Poco a poco, los lugareños olvidaron la historia. Exceptuando al herrero, que cuando regresó fue para asistir al funeral de su hijo menor. Exceptuando a ella, que pasaba noches enteras sin poder dormir. Exceptuando a su padre que, cuando escuchó la historia desde la propia voz de la joven, se sintió morir y no pudo más que abrazarla. Eso y volverse su sombra.

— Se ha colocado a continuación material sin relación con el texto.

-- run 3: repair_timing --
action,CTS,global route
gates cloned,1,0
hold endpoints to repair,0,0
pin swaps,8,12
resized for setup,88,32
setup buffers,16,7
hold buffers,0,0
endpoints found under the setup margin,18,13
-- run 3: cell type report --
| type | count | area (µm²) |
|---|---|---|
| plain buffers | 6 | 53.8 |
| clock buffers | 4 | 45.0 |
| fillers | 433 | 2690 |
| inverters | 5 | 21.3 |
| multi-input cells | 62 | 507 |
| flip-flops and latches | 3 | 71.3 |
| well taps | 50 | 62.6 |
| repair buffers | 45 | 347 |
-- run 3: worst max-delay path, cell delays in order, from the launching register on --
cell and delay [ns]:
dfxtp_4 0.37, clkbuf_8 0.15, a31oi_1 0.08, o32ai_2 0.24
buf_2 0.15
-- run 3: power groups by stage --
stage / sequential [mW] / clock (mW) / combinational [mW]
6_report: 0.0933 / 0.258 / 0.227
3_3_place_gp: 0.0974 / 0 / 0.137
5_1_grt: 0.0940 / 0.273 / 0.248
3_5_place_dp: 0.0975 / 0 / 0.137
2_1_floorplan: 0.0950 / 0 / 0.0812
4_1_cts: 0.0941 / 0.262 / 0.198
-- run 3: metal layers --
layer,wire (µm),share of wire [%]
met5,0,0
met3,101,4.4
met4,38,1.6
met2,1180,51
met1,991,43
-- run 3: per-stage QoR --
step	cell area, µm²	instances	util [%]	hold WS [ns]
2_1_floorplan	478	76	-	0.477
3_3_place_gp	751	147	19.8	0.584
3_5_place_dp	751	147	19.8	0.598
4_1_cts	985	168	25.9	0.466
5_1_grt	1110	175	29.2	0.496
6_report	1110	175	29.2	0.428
File: src/rtl/lsu_mem_port_if.sv
// rtl/lsu_mem_port_if.sv - pipeline request/response and word-memory port bundle for lsu_mem_port
interface lsu_mem_port_if #(
  parameter int ADDR = 16,
  parameter int WORD = 32
);
  logic            req_valid;
  logic            req_ready;
  logic            req_write;
  logic [1:0]      req_size;
  logic            req_signed;
  logic [ADDR+1:0] req_addr;
  logic [WORD-1:0] req_wdata;
  logic            rsp_valid;
  logic            rsp_err;
  logic [WORD-1:0] rsp_rdata;
  logic [ADDR-1:0] mem_A;
  logic            mem_W;
  logic [WORD-1:0] mem_D;
  logic [WORD-1:0] mem_Q;

  modport master (
    input  req_valid, req_write, req_size, req_signed, req_addr, req_wdata, mem_Q,
    output req_ready, rsp_valid, rsp_err, rsp_rdata, mem_A, mem_W, mem_D
  );

  modport slave (
    output req_valid, req_write, req_size, req_signed, req_addr, req_wdata, mem_Q,
    input  req_ready, rsp_valid, rsp_err, rsp_rdata, mem_A, mem_W, mem_D
  );
endinterface

File: src/rtl/lsu_mem_port.sv
// rtl/lsu_mem_port.sv - load/store sequencer onto a synchronous-read 32-bit word memory port
// Define LSU_SUBWORD_EN for byte/half accesses with read-modify-write sub-word stores.
module lsu_mem_port #(
  parameter int ADDR = 16,
  parameter int WORD = 32
) (
  input  logic           clk_i,
  input  logic           reset_i,
  lsu_mem_port_if.master bus
);

  typedef enum logic [2:0] {
    IDLE,
    ST_DONE,
    RD1,
`ifdef LSU_SUBWORD_EN
    RD2,
    WR
`else
    RD2
`endif
  } state_t;

  state_t          state_q, state_d;
  logic [ADDR-1:0] mem_a_q, mem_a_d;
  logic            mem_w_q, mem_w_d;
  logic [WORD-1:0] mem_d_q, mem_d_d;
  logic            rsp_valid_q, rsp_valid_d;
  logic            rsp_err_q, rsp_err_d;
  logic [WORD-1:0] rsp_rdata_q, rsp_rdata_d;
  logic            accept;
  logic            misaligned;
  logic            word_store;

`ifdef LSU_SUBWORD_EN
  logic            write_q, write_d;
  logic [1:0]      size_q, size_d;
  logic            signed_q, signed_d;
  logic [1:0]      lane_q, lane_d;
  logic [7:0]      byte_sel;
  logic [15:0]     half_sel;
  logic [WORD-1:0] load_ext;
  logic [WORD-1:0] merged;

  always_comb begin
    misaligned = 1'b0;
    if (bus.req_size[1]) begin
      misaligned = (bus.req_addr[1:0] != 2'b00);
    end else if (bus.req_size[0]) begin
      misaligned = bus.req_addr[0];
    end
  end

  assign word_store = bus.req_write && bus.req_size[1];

  assign byte_sel = bus.mem_Q[{lane_q, 3'b000} +: 8];
  assign half_sel = bus.mem_Q[{lane_q[1], 4'b0000} +: 16];

  always_comb begin
    load_ext = bus.mem_Q;
    if (size_q == 2'b00) begin
      load_ext = {{(WORD-8){signed_q & byte_sel[7]}}, byte_sel};
    end else if (size_q == 2'b01) begin
      load_ext = {{(WORD-16){signed_q & half_sel[15]}}, half_sel};
    end
  end

  // mem_d_q still holds the right-aligned store data until the merge replaces it
  always_comb begin
    merged = bus.mem_Q;
    for (int b = 0; b < 4; b++) begin
      if (size_q == 2'b00 && lane_q == b[1:0]) begin
        merged[8*b +: 8] = mem_d_q[7:0];
      end
      if (size_q == 2'b01 && lane_q[1] == b[1]) begin
        merged[8*b +: 8] = mem_d_q[8*(b%2) +: 8];
      end
    end
  end
`else
  logic unused_req_fields;

  assign unused_req_fields = ^{bus.req_size, bus.req_signed};
  assign misaligned        = (bus.req_addr[1:0] != 2'b00);
  assign word_store        = bus.req_write;
`endif

  assign bus.req_ready = (state_q == IDLE) && !reset_i;
  assign accept        = bus.req_valid && bus.req_ready;

  always_comb begin
    state_d     = state_q;
    mem_a_d     = mem_a_q;
    mem_w_d     = 1'b0;
    mem_d_d     = mem_d_q;
    rsp_valid_d = 1'b0;
    rsp_err_d   = 1'b0;
    rsp_rdata_d = '0;
`ifdef LSU_SUBWORD_EN
    write_d     = write_q;
    size_d      = size_q;
    signed_d    = signed_q;
    lane_d      = lane_q;
`endif
    case (state_q)
      IDLE: begin
        if (accept) begin
          if (misaligned) begin
            rsp_valid_d = 1'b1;
            rsp_err_d   = 1'b1;
          end else begin
            mem_a_d = bus.req_addr[ADDR+1:2];
            mem_d_d = bus.req_wdata;
            mem_w_d = word_store;
            state_d = word_store ? ST_DONE : RD1;
`ifdef LSU_SUBWORD_EN
            write_d  = bus.req_write;
            size_d   = bus.req_size;
            signed_d = bus.req_signed;
            lane_d   = bus.req_addr[1:0];
`endif
          end
        end
      end
      ST_DONE: begin
        rsp_valid_d = 1'b1;
        state_d     = IDLE;
      end
      RD1: begin
        state_d = RD2;
      end
      RD2: begin
`ifdef LSU_SUBWORD_EN
        if (write_q) begin
          mem_d_d = merged;
          mem_w_d = 1'b1;
          state_d = WR;
        end else begin
          rsp_rdata_d = load_ext;
          rsp_valid_d = 1'b1;
          state_d     = IDLE;
        end
`else
        rsp_rdata_d = bus.mem_Q;
        rsp_valid_d = 1'b1;
        state_d     = IDLE;
`endif
      end
`ifdef LSU_SUBWORD_EN
      WR: begin
        rsp_valid_d = 1'b1;
        state_d     = IDLE;
      end
`endif
      default: begin
        state_d = IDLE;
      end
    endcase
  end

  // Asynchronous clear of mem_w_q keeps a write in flight from landing in memory
  always_ff @(posedge clk_i or posedge reset_i) begin
    if (reset_i) begin
      state_q     <= IDLE;
      mem_a_q     <= '0;
      mem_w_q     <= 1'b0;
      mem_d_q     <= '0;
      rsp_valid_q <= 1'b0;
      rsp_err_q   <= 1'b0;
      rsp_rdata_q <= '0;
`ifdef LSU_SUBWORD_EN
      write_q     <= 1'b0;
      size_q      <= 2'b00;
      signed_q    <= 1'b0;
      lane_q      <= 2'b00;
`endif
    end else begin
      state_q     <= state_d;
      mem_a_q     <= mem_a_d;
      mem_w_q     <= mem_w_d;
      mem_d_q     <= mem_d_d;
      rsp_valid_q <= rsp_valid_d;
      rsp_err_q   <= rsp_err_d;
      rsp_rdata_q <= rsp_rdata_d;
`ifdef LSU_SUBWORD_EN
      write_q     <= write_d;
      size_q      <= size_d;
      signed_q    <= signed_d;
      lane_q      <= lane_d;
`endif
    end
  end

  assign bus.mem_A     = mem_a_q;
  assign bus.mem_W     = mem_w_q;
  assign bus.mem_D     = mem_d_q;
  assign bus.rsp_valid = rsp_valid_q;
  assign bus.rsp_err   = rsp_err_q;
  assign bus.rsp_rdata = rsp_rdata_q;

endmodule

File: src/flat_wrapper.sv
// flat-port wrapper written by rule: the top's interface ports become plain ports
module lsu_mem_port_flat 
#(
  parameter int ADDR = 16,
  parameter int WORD = 32
)
  (clk_i, reset_i, bus_req_valid, bus_req_write, bus_req_size, bus_req_signed, bus_req_addr, bus_req_wdata, bus_mem_Q, bus_req_ready, bus_rsp_valid, bus_rsp_err, bus_rsp_rdata, bus_mem_A, bus_mem_W, bus_mem_D);
  lsu_mem_port_if #(.ADDR(ADDR), .WORD(WORD)) bus_i ();
  input  logic clk_i;
  input  logic reset_i;
  input wire logic [$bits(bus_i.req_valid)-1:0] bus_req_valid;
  input wire logic [$bits(bus_i.req_write)-1:0] bus_req_write;
  input wire logic [$bits(bus_i.req_size)-1:0] bus_req_size;
  input wire logic [$bits(bus_i.req_signed)-1:0] bus_req_signed;
  input wire logic [$bits(bus_i.req_addr)-1:0] bus_req_addr;
  input wire logic [$bits(bus_i.req_wdata)-1:0] bus_req_wdata;
  input wire logic [$bits(bus_i.mem_Q)-1:0] bus_mem_Q;
  output wire logic [$bits(bus_i.req_ready)-1:0] bus_req_ready;
  output wire logic [$bits(bus_i.rsp_valid)-1:0] bus_rsp_valid;
  output wire logic [$bits(bus_i.rsp_err)-1:0] bus_rsp_err;
  output wire logic [$bits(bus_i.rsp_rdata)-1:0] bus_rsp_rdata;
  output wire logic [$bits(bus_i.mem_A)-1:0] bus_mem_A;
  output wire logic [$bits(bus_i.mem_W)-1:0] bus_mem_W;
  output wire logic [$bits(bus_i.mem_D)-1:0] bus_mem_D;
  assign bus_i.req_valid = bus_req_valid;
  assign bus_i.req_write = bus_req_write;
  assign bus_i.req_size = bus_req_size;
  assign bus_i.req_signed = bus_req_signed;
  assign bus_i.req_addr = bus_req_addr;
  assign bus_i.req_wdata = bus_req_wdata;
  assign bus_i.mem_Q = bus_mem_Q;
  assign bus_req_ready = bus_i.req_ready;
  assign bus_rsp_valid = bus_i.rsp_valid;
  assign bus_rsp_err = bus_i.rsp_err;
  assign bus_rsp_rdata = bus_i.rsp_rdata;
  assign bus_mem_A = bus_i.mem_A;
  assign bus_mem_W = bus_i.mem_W;
  assign bus_mem_D = bus_i.mem_D;
  lsu_mem_port #(.ADDR(ADDR), .WORD(WORD)) u_core (.clk_i(clk_i), .reset_i(reset_i), .bus(bus_i));
endmodule
File: config.mk
export PLATFORM = sky130hd
export DESIGN_NAME = lsu_mem_port_flat
export DESIGN_NICKNAME = d
export VERILOG_FILES = /design/src/rtl/lsu_mem_port_if.sv /design/src/rtl/lsu_mem_port.sv /design/src/flat_wrapper.sv
export SDC_FILE = /design/constraint.sdc
export NUM_CORES = 1
export LEC_CHECK = 0
export ABC_AREA = 1
export CORE_MARGIN = 2
export CORE_UTILIZATION = 30
export DETAILED_ROUTE_END_ITERATION = 12
export DONT_BUFFER_PORTS = 1
export SYNTH_ARGS = -nofsm -noshare
export SYNTH_HDL_FRONTEND = slang
export SYNTH_SLANG_ARGS = --single-unit
File: constraint.sdc
create_clock -name clk_i -period 3.4 [get_ports clk_i]
set_input_delay 0.51 -clock clk_i [delete_from_list [all_inputs] [get_ports clk_i]]
set_output_delay 0.51 -clock clk_i [all_outputs]
set_load 0.02 [all_outputs]
==> flow_summary.toml <==
[power]
pwr-share-clk_pct = 23.4
leakage_nw = 1.94
pwr-share-comb_pct = 13.5
peakVddDrop_v = 0.000307
p_sw_mw = 1.26
power.density_nw_per_um2 = 924
switching_share_pct = 39.8
pwr-share-seq_pct = 63.0
p_int_mw = 1.91

[grt]
grt_pass1_wl_um = 10600
gr-total-overflow = 0
antenna_found_initial = 0
grt_max_degree = 60
first_global_vias = 2111
grt_usage_pct = 12.6

[detailed_routing]
drt_iter0_drc = 117
routed.top_layer = "met4"
wl_met3_um = 758
totalWireLength_um = 6680
wl_met2_um = 3100
wire_per_inst_um = 14.2
drt_pass1_iterations = 4
m1WireLength_um = 2690
route.vias.total = 2034
drc = 0
antenna_left = 0
viasPerCell = 4.33

[die]
num_io_pins = 173
die_y_um = 105
rows = 37
start_util_pct = 30.4
dieArea_um2 = 11100
chipWidth_um = 105
core_um2 = 10100

[logic_synthesis]
synth_cell_types = 13
seq_area_frac_synth_pct = 68.9
yosysWarnings = 0
synth_seq_cells = 85
synth_cells = 328
synth.cell_area_um2 = 3090
syn_nets = 417
syn-mean-instance-area_um2 = 9.41

[sta]
drv_slew = 0
fmax_mhz = 414
slew_headroom_pct = 28.2
clock_skew_ns = 0.00829
setup_viol = 0
fin_crit_ns = 2.41
rsz0062_at_grt = "false"
worst_slack_ns = 0.987
finalHoldViolCount = 0
worstMarginPinSlew_ns = 1.07
fin_crit_sh_pct = 71.0
setup_tns_ns = 0

[min_path]
min_to = "u_core.bus.rsp_rdata[10]$_DFF_PP0_"
hp-class = "input pin to flip-flop"
whs_path_depth = 2
min_from = "bus_mem_Q[10]"

[run]
maxCapViolCount = 0

[final_layout]
regArea_um2 = 2130
multi_input_area_um2 = 758
layout-area-overhead-vs-synth_pct = 11.0
final_cell_area_um2 = 3430
final_net_count = 418
drive_gt1_share_pct = 6.59
fillers = 1069
antenna_cells = 0

[critical_path]
worstPathCellList = "dlygate4sd3_1, inv_4, nand3_2, nor2_4, nand2_1, nand2_1"
worstPathRequired_ns = 3.68
path_delay_family = "simple AND/OR/NAND/NOR gates"
crit_path_start_kind = "input pin"
rr_startpoint = "u_core.state_q[1]$_DFFE_PP0P_"
critPathCaptureType = "flip-flop"
rr_endpoint = "u_core.bus.mem_A[14]$_DFFE_PP0P_"
arrival_ns = 2.70
path_buf_inv = 2
path_common_cell = "nand2_1"
critPathKind = "input pin to flip-flop"
crit_path_top_delay_cell = "nor2_4"
worstPathMaxFanout = 48
reg2regPathDepth = 5
rrSetupSlack_ns = 1.50
max_stage_delay_ns = 0.84

[clock_tree]
path_clk_slew_ns = 0.08
cts_sinks = 85
clk_latency_ns = 0.35
numCtsBuffers = 9
post_cts_buffers = 0
htree_levels = 3
root_buffer = "clkbuf_8"
cts_buffer_depth = 2
cts_tree = "done"

[placement]
dpl_cell_area_um2 = 3200
gp_congestion = 0.669
numPortBuffers = 0
hpwlAfterDp_um = 4740
dpl_worst_slack_ns = 1.16

[outcome]
status = "finished clean"
registers in the layout (all words and copies together) (netlist names):
name / count
u_core.bus.rsp_err: 1
u_core.state_q: 2
u_core.bus.mem_D: 32
u_core.bus.rsp_rdata: 32
u_core.bus.mem_A: 16
u_core.bus.rsp_valid: 1
u_core.bus.mem_W: 1
power by group through the flow:
stage                     Clock (mW)  Sequential, mW  Combinational (mW)
after floorplan                    0            1.94               0.365
after global placement             0            2.01               0.414
after detailed placement           0            2.02               0.442
after CTS                      0.777            2.00               0.442
after global routing           0.820            2.04               0.519
final                          0.741            1.99               0.428
stage by stage:
stage                     instances  hold slack [ns]  power [mW]  utilization [%]
after CTS                       470            0.226        3.22             33.8
after detailed placement        453            0.394        2.46             31.6
after global placement          453            0.392        2.43             31.6
final                           470            0.255        3.16             33.8
after global routing            470            0.228        3.38             33.8
after floorplan                 328            0.520        2.30                -
worst register-to-register path: cells and delay by family, from the launching register on:
kind,cells,cell delay (ns)
flip-flops,1,0.42
AND/OR/NAND/NOR,5,1.42
layout by cell type (no fill, tap or decap):
cell type	count
nand2_1	150
dfrtp_1	85
nor2_1	37
inv_1	34
clkbuf_8	12
nor2_2	2
o21ai_0	2
buf_4	2
inv_4	1
nand3_2	1
nor2_4	1
nand4_1	1
a31oi_1	1
clkinv_2	1
clkinvlp_4	1
bufinv_16	1
clkbuf_1	1
dlygate4sd3_1	1
worst max path at each step:
| stage | endpoint | slack [ns] | startpoint | depth (start not counted) |
|---|---|---|---|---|
| after detailed placement | u_core.bus.mem_D[31]$_DFFE_PP0P_ | 1.16 | reset_i | 5 |
| after floorplan | u_core.bus.mem_D[10]$_DFFE_PP0P_ | 0.12 | reset_i | 6 |
| after global placement | u_core.bus.mem_D[27]$_DFFE_PP0P_ | 1.19 | reset_i | 5 |
| after global routing | u_core.bus.mem_A[14]$_DFFE_PP0P_ | 0.74 | reset_i | 6 |
| after CTS | u_core.bus.mem_A[14]$_DFFE_PP0P_ | 0.93 | reset_i | 6 |
| final | u_core.bus.mem_A[14]$_DFFE_PP0P_ | 0.99 | reset_i | 6 |
cell families after synthesis:
| family | synth area share, % |
|---|---|
| AOI/OAI and AO/OA | 0.527 |
| buffers and inverters | 6.65 |
| DFF | 68.9 |
| and+or+nand+nor | 23.9 |
cell usage after synthesis, drive strengths merged:
master | instances | area (µm²)
nand2 | 150 | 563
nand3 | 1 | 10.0
inv | 35 | 131
buf | 8 | 55.1
clkbuf | 5 | 18.8
nor2 | 40 | 158
a31oi | 1 | 6.26
o21ai | 2 | 10.0
nand4 | 1 | 6.26
dfrtp | 85 | 2130
metal layers:
metal	GRT usage, %	vias up
li1	-	955
met1	14.4	958
met2	19.3	110
met3	5.81	11
met4	7.24	0
met5	0	-
cell type report:
| cell class | instances | area share, % |
|---|---|---|
| multi-input cells | 195 | 22.1 |
| inverters | 35 | 3.91 |
| flip-flops and latches | 85 | 62.1 |
| clock buffers | 13 | 4.93 |
| repair buffers | 3 | 0.730 |
| well taps | 136 | 4.97 |
| clock inverters | 3 | 1.24 |
timing repair:
action / CTS / global route
resized for setup: 0 / 0
hold buffers: 1 / 0
hold endpoints to repair: 3 / 0
(Power assumes the default switching activity.)
$ cat src/rtl/wb_rr_pick.sv
// wb_rr_pick: one-hot select of the first requester at or after ptr, wrapping modulo N
module wb_rr_pick
  import wb_rr_arbiter_pkg::*;
#(
  parameter int N  = 2,
  parameter int PW = clog2(N)
) (
  input  logic [N-1:0]  req,
  input  logic [PW-1:0] ptr,
  output logic [N-1:0]  gnt
);
  // scan from the farthest offset down so the nearest requester overwrites last
  always_comb begin
    gnt = '0;
    for (int i = N - 1; i >= 0; i--)
      if (req[(int'(ptr) + i) % N]) gnt = N'(1) << ((int'(ptr) + i) % N);
  end
endmodule

$ cat src/rtl/wb_rr_arbiter.sv
// wb_rr_arbiter: round-robin Wishbone arbiter, NUM_MASTERS masters onto one slave, with bus watchdog
module wb_rr_arbiter
  import wb_rr_arbiter_pkg::*;
#(
  parameter int NUM_MASTERS = 2,
  parameter int AW          = 32,
  parameter int DW          = 32,
  parameter int TIMEOUT     = 255
) (
  input  logic                        wb_clk_i,
  input  logic                        wb_rst_ni,
  input  logic [NUM_MASTERS*AW-1:0]   m_adr_i,
  input  logic [NUM_MASTERS*DW-1:0]   m_dat_i,
  input  logic [NUM_MASTERS*DW/8-1:0] m_sel_i,
  input  logic [NUM_MASTERS-1:0]      m_we_i,
  input  logic [NUM_MASTERS-1:0]      m_cyc_i,
  input  logic [NUM_MASTERS-1:0]      m_stb_i,
  output logic [DW-1:0]               m_dat_o,
  output logic [NUM_MASTERS-1:0]      m_ack_o,
  output logic [NUM_MASTERS-1:0]      m_err_o,
  output logic [AW-1:0]               s_adr_o,
  output logic [DW-1:0]               s_dat_o,
  output logic [DW/8-1:0]             s_sel_o,
  output logic                        s_we_o,
  output logic                        s_cyc_o,
  output logic                        s_stb_o,
  input  logic [DW-1:0]               s_dat_i,
  input  logic                        s_ack_i,
  input  logic                        s_err_i,
  output logic [NUM_MASTERS-1:0]      grant_o,
  output logic                        timeout_o
);
  localparam int N  = NUM_MASTERS;
  localparam int PW = clog2(N);
  localparam int SW = DW / 8;
  state_t state, state_d;
  logic [N-1:0] pick, grant_d;
  logic [PW-1:0] ptr, ptr_d, oidx;
  logic busy, own_cyc, own_stb, fire;
  wb_rr_pick #(.N(N), .PW(PW)) u_pick (.req(m_cyc_i), .ptr(ptr), .gnt(pick));
  always_comb begin
    oidx = '0;
    for (int i = 0; i < N; i++) if (grant_o[i]) oidx = PW'(i);
  end
  assign busy      = state == BUSY;
  assign own_cyc   = m_cyc_i[oidx];
  assign own_stb   = m_stb_i[oidx];
  assign s_adr_o   = m_adr_i[oidx*AW +: AW];
  assign s_dat_o   = m_dat_i[oidx*DW +: DW];
  assign s_sel_o   = m_sel_i[oidx*SW +: SW];
  assign s_we_o    = m_we_i[oidx];
  assign s_cyc_o   = busy & own_cyc & ~fire;
  assign s_stb_o   = busy & own_stb & ~fire;
  assign m_dat_o   = s_dat_i;
  assign m_ack_o   = (busy && s_ack_i) ? grant_o : '0;
  assign m_err_o   = (busy && (s_err_i || fire)) ? grant_o : '0;
  assign timeout_o = fire;
  if (TIMEOUT > 0) begin : g_wd
    localparam int CW = clog2(TIMEOUT + 1);
    logic [CW-1:0] cnt;
    logic wait_c;
    // fire on the TIMEOUT-th unanswered strobe; a same-cycle ack or err masks it
    assign wait_c = busy & own_cyc & own_stb & ~s_ack_i & ~s_err_i;
    assign fire   = wait_c & (cnt == CW'(TIMEOUT - 1));
    always_ff @(posedge wb_clk_i or negedge wb_rst_ni)
      if (!wb_rst_ni) cnt <= '0;
      else cnt <= (wait_c && !fire) ? cnt + 1'b1 : '0;
  end else begin : g_nowd
    assign fire = 1'b0;
  end
  always_ff @(posedge wb_clk_i or negedge wb_rst_ni)
    if (!wb_rst_ni) begin
      state   <= IDLE;
      grant_o <= '0;
      ptr     <= '0;
    end else begin
      state   <= state_d;
      grant_o <= grant_d;
      ptr     <= ptr_d;
    end
  always_comb begin
    state_d = state;
    grant_d = grant_o;
    ptr_d   = ptr;
    if (!busy) begin
      state_d = |m_cyc_i ? BUSY : IDLE;
      grant_d = |m_cyc_i ? pick : '0;
    end else if (!own_cyc || fire) begin
      state_d = IDLE;
      grant_d = '0;
      ptr_d   = (oidx == PW'(N - 1)) ? '0 : oidx + 1'b1;
    end
  end
endmodule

Exceptuándolo a él. Que huyó. Se desvaneció, igual que su nombre. No lo buscarían, estaba seguro; pero ya no podía regresar con ella. Se sentía diferente. Ya no era él. Dejó, olvidó su nombre. Viajó por toda Italia. Y descubrió su amor enfermizo por la sangre. La sangre y claro...las caras. Descubrió la pasión de su nuevo trabajo, le gustó. Lo hizo una vez más. Diez. Quizás treinta, no lo supo, nunca las contó. Pero las guardaba, como recuerdo de lo que algún día fue. Un día gris, como todos los que le siguieron. Y entonces, sólo entonces, fue conocido una vez más. Entonces olvidó su nombre, y nació Death Mask.